■ **Exercise aim**:
Produce the records below again, word for word, but stop after the line that contains "function automatic int".

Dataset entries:
····················

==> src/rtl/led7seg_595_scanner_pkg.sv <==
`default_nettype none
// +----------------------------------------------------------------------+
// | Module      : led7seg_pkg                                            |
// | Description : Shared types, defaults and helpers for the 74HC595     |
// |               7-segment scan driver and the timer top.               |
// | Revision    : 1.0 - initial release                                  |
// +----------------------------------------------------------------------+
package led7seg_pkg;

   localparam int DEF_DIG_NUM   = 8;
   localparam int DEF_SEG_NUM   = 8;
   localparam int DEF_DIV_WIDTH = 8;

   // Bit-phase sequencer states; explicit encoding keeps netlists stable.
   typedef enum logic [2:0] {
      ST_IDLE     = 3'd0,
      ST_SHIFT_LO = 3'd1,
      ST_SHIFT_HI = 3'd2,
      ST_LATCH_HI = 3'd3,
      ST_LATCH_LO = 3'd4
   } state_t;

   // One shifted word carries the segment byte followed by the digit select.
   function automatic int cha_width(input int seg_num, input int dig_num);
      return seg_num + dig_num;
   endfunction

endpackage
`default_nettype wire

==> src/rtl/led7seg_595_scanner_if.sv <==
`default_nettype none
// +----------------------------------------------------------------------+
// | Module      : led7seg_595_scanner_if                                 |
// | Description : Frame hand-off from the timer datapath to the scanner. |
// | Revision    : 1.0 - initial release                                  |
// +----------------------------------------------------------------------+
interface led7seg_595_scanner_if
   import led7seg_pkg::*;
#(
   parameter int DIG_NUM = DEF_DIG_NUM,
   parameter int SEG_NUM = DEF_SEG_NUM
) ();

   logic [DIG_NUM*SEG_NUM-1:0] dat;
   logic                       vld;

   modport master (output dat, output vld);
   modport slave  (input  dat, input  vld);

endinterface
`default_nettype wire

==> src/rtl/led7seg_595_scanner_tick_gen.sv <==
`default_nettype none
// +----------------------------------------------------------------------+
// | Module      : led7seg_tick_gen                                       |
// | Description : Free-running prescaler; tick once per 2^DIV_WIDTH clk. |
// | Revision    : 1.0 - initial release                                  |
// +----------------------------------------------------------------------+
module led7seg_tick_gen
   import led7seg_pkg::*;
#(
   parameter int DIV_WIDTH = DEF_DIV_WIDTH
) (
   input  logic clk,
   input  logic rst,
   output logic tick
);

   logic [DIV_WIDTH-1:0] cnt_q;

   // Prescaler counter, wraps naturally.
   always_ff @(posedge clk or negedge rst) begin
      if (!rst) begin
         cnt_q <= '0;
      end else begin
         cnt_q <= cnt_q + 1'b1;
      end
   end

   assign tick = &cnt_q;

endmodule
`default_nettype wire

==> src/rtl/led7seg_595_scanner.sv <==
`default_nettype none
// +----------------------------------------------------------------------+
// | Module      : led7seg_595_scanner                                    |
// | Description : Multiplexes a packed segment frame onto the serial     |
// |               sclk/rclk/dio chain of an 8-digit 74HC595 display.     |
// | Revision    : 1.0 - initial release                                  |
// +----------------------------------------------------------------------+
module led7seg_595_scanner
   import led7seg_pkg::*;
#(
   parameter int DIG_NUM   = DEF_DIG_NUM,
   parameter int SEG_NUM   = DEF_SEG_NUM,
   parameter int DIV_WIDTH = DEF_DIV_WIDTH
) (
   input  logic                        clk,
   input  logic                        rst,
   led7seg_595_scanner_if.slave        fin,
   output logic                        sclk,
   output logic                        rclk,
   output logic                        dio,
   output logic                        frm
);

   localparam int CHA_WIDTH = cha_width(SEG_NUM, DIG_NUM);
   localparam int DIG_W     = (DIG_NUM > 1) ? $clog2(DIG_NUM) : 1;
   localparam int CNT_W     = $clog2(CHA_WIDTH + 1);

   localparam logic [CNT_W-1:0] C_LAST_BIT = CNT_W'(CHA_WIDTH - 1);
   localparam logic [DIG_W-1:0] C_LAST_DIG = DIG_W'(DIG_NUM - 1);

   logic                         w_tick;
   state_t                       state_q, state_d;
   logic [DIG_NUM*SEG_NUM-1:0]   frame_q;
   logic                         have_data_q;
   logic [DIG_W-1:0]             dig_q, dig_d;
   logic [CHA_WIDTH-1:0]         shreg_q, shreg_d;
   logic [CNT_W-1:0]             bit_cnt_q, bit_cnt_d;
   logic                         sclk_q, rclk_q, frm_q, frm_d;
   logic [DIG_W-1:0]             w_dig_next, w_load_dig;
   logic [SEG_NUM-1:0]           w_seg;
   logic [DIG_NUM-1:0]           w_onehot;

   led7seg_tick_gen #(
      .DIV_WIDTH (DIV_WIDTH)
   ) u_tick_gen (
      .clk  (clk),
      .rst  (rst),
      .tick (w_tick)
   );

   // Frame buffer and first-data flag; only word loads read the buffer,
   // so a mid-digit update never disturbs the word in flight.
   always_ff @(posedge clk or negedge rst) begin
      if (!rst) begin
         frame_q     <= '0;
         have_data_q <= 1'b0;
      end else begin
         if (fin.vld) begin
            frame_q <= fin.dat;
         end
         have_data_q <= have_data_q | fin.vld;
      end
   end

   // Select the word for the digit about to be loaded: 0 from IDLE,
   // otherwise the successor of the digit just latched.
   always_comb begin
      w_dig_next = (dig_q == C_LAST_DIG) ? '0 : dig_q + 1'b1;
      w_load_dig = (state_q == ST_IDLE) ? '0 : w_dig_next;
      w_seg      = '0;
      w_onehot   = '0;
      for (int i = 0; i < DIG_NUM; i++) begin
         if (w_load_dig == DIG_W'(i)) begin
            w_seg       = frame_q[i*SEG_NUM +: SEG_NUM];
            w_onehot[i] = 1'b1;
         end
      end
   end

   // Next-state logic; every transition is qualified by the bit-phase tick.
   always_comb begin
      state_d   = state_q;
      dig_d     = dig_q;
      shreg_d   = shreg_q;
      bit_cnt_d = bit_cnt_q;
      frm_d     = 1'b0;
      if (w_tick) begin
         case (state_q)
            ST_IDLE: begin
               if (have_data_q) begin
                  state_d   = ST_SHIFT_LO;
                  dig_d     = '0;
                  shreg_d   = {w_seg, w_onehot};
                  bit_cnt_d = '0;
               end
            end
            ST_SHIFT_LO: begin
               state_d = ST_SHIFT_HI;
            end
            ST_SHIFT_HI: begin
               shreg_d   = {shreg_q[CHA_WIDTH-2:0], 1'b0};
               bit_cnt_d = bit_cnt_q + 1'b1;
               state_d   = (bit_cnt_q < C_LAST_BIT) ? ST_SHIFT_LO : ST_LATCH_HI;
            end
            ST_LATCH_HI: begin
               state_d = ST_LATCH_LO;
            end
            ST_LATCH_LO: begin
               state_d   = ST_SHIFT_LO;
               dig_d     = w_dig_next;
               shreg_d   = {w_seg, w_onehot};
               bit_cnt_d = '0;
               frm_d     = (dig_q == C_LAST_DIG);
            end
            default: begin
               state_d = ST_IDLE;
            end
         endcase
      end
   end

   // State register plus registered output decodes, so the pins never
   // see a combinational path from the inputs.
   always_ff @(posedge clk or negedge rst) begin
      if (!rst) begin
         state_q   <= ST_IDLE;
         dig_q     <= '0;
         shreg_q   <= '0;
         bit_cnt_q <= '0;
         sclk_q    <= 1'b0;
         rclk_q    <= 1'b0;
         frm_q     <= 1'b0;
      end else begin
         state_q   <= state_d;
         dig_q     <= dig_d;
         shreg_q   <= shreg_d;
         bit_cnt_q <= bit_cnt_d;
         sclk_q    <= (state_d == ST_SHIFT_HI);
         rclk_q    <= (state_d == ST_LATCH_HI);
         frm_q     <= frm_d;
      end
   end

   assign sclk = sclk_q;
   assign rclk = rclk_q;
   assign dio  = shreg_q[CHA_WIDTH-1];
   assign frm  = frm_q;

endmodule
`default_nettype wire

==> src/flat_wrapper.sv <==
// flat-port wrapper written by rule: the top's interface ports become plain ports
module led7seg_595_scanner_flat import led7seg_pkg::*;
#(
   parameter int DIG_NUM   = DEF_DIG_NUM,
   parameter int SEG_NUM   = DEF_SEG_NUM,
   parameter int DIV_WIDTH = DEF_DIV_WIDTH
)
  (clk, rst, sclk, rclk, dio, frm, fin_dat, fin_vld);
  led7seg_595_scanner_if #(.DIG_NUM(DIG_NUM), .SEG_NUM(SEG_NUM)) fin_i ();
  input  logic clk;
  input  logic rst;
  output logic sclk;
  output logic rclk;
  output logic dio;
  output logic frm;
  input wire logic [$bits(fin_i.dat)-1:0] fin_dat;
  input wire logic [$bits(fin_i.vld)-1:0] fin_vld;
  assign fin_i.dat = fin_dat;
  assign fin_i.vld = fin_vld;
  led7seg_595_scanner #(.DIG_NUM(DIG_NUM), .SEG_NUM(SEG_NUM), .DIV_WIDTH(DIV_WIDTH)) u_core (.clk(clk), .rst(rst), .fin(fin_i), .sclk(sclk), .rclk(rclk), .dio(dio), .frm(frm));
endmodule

····················

■ **Reply to the task**:
==> src/rtl/led7seg_595_scanner_pkg.sv <==
`default_nettype none
// +----------------------------------------------------------------------+
// | Module      : led7seg_pkg                                            |
// | Description : Shared types, defaults and helpers for the 74HC595     |
// |               7-segment scan driver and the timer top.               |
// | Revision    : 1.0 - initial release                                  |
// +----------------------------------------------------------------------+
package led7seg_pkg;

   localparam int DEF_DIG_NUM   = 8;
   localparam int DEF_SEG_NUM   = 8;
   localparam int DEF_DIV_WIDTH = 8;

   // Bit-phase sequencer states; explicit encoding keeps netlists stable.
   typedef enum logic [2:0] {
      ST_IDLE     = 3'd0,
      ST_SHIFT_LO = 3'd1,
      ST_SHIFT_HI = 3'd2,
      ST_LATCH_HI = 3'd3,
      ST_LATCH_LO = 3'd4
   } state_t;

   // One shifted word carries the segment byte followed by the digit select.
   function automatic int cha_width(input int seg_num, input int dig_num);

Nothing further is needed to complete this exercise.